<- Scope     Go to ToC       References ->

Terms beginning with a capital letter have the meaning defined in Table 1. Terms beginning with a small letter have the meaning commonly defined for the context in which they are used. For instance, Table 1 defines Object and Scene but does not define object and scene.

A dash “-” preceding a Term in Table 1 indicates the following readings according to the font:

  1. Normal font: the Term in the table without a dash and preceding the one with a dash should be read before that Term. For example, “Avatar” and “- Model” will yield “Avatar Model.”
  2. Italic font: the Term in the table without a dash and preceding the one with a dash should be read after that Term. For example, “Avatar” and “- Portable” will yield “Portable Avatar.”

The full set of Terms and Definitions relevant to all MPAI Technical Specifications, including MPAI-HMC, can be accessed online.

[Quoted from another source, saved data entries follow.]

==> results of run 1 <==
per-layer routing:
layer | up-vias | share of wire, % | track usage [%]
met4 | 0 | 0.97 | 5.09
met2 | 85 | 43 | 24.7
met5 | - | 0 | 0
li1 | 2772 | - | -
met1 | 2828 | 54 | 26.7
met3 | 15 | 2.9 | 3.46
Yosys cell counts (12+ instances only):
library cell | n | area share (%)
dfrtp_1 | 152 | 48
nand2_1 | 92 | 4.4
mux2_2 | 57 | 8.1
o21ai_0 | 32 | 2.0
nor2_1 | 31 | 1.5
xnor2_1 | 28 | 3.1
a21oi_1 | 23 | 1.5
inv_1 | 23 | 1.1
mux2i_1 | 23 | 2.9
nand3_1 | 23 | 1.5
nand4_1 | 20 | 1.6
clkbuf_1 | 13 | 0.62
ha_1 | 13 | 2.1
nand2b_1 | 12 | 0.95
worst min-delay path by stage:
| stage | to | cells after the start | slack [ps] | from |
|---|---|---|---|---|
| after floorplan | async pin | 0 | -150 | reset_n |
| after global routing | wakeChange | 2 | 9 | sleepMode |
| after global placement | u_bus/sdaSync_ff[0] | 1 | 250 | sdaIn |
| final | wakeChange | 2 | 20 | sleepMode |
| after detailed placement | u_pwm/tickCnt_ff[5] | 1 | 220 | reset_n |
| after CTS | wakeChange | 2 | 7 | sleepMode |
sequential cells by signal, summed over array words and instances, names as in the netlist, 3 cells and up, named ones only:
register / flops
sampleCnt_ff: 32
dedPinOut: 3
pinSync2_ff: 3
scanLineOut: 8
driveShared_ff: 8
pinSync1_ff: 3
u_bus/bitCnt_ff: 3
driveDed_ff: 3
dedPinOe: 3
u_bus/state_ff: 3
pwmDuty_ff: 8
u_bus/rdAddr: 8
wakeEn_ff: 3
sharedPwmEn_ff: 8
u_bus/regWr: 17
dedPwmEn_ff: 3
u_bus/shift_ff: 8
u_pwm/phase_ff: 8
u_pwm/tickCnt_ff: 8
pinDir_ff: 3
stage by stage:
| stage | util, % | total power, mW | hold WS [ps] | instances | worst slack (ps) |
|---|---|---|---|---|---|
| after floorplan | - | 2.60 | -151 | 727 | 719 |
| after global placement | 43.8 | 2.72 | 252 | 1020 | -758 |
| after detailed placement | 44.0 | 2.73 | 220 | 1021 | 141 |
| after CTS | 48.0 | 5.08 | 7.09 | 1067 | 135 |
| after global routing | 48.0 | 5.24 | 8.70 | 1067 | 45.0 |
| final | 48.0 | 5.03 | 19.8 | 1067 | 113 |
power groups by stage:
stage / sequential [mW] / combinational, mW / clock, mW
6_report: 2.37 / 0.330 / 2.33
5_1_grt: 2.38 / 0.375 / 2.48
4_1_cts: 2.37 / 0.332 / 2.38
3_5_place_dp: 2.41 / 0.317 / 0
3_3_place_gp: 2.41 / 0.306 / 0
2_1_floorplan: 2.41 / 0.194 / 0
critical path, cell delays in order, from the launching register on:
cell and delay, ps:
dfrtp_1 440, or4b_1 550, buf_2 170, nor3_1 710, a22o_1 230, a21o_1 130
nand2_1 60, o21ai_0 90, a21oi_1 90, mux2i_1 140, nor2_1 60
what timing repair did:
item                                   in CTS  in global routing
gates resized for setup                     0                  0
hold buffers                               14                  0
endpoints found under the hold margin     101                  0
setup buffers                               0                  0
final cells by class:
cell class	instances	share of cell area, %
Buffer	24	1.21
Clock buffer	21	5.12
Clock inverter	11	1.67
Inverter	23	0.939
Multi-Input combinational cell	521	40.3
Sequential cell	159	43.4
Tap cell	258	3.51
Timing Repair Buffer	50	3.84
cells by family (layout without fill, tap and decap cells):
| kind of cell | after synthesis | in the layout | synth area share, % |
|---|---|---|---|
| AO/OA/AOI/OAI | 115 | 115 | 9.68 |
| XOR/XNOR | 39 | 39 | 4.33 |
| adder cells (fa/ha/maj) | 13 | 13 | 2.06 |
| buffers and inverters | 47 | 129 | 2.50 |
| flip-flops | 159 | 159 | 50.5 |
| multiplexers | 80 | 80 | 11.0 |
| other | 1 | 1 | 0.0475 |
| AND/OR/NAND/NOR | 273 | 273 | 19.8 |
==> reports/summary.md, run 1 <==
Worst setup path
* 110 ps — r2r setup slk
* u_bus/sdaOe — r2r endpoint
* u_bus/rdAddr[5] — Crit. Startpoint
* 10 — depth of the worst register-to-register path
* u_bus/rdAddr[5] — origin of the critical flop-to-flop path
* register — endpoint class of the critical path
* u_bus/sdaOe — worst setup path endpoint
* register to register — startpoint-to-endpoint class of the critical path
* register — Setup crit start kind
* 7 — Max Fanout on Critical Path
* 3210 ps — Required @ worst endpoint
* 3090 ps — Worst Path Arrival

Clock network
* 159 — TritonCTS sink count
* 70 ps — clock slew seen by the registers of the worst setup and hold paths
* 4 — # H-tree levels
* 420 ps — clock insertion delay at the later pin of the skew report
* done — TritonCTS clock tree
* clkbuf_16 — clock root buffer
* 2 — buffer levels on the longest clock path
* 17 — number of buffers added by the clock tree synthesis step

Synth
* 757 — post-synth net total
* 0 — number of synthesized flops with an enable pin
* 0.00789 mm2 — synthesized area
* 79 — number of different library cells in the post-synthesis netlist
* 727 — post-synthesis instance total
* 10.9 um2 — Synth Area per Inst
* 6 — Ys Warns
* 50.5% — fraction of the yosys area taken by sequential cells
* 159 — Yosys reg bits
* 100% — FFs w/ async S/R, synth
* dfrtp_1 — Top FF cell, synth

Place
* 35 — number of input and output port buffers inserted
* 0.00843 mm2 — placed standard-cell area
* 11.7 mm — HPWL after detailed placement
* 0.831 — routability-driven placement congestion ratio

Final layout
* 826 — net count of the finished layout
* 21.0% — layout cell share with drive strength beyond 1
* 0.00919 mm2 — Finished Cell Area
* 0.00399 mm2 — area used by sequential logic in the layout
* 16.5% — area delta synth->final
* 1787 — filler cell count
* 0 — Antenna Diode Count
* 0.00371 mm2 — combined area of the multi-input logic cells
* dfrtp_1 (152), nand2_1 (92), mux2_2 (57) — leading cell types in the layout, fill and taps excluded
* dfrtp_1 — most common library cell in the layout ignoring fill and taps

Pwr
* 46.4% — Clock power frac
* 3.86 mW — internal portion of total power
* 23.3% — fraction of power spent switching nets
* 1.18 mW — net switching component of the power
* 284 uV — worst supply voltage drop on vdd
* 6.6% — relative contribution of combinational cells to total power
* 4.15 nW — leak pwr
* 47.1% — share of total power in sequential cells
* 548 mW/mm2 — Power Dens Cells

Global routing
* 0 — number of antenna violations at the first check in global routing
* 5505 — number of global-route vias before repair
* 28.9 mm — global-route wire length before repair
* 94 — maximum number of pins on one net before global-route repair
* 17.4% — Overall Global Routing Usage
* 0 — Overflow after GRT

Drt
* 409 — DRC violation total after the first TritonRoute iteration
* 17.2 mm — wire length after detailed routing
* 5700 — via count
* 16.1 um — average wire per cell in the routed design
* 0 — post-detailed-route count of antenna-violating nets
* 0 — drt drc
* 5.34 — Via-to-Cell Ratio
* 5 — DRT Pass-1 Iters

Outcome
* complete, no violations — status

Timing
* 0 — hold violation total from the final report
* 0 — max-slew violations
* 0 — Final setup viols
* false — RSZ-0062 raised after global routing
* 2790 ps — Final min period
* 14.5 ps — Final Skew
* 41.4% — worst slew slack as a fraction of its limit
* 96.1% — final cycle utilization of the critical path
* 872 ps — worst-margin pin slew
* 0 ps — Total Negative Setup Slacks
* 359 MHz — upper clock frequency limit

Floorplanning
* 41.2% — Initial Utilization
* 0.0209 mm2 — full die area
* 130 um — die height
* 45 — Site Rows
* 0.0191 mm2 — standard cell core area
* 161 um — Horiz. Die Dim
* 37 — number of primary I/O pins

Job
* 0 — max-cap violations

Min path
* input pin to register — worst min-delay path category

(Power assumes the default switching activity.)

Table 1 – General MPAI-HMC terms

–       Social The coded representation of the internal state related to the way a human or avatar intends to position vis-à-vis the Environment or subsets of it, e.g., “Respectful”, “Confrontational”, “Soothing”.
–       Spatial Position and Orientation and their velocities and accelerations of an Object in a Real or Virtual Environment.
Audio Digital representation of an analogue audio signal sampled at a frequency between 8-192 kHz with a number of bits/sample between 8 and 32, and non-linear and linear quantisation. Data with characteristics of Audio may be synthetically produced.
Audio Block A set of consecutive Audio samples.
Audio Channel A sequence of Audio Blocks.
Avatar An Object rendered to represent a Human of a Machine in a virtual space.
–       Model An inanimate Avatar exposing animation interfaces.
–       Portable A Data Type including Avatar ID, Time, Visual Environment, Spatial Attitude, Avatar Model, Body Descriptors, Face Descriptors, Language Preference, Speech Coding, Speech Data, Text, and Personal Status [8].
Body A digital representation of a human body, head included, face excluded.
Centre Point The point of an Object selected to have Local Coordinates (0,0,0).
Cognitive State The coded representation of the internal state reflecting the way a human or avatar understands the Environment, such as “Confused”, “Dubious”, “Convinced”.
Communication Item An element generated by a Machine communicating with an Entity expressed with a Portable Avatar.
Context Information surrounding an Entity and providing additional insight into the information the Entity communicates.
Coordinate System A coordinate system where the position of a point is specified by three numbers.
–       Cartesian A coordinate system where the three numbers are the signed distances from the point to three mutually perpendicular planes.
–       Spherical A coordinate system where the three numbers are:

–       the radial distance of that point from a fixed origin.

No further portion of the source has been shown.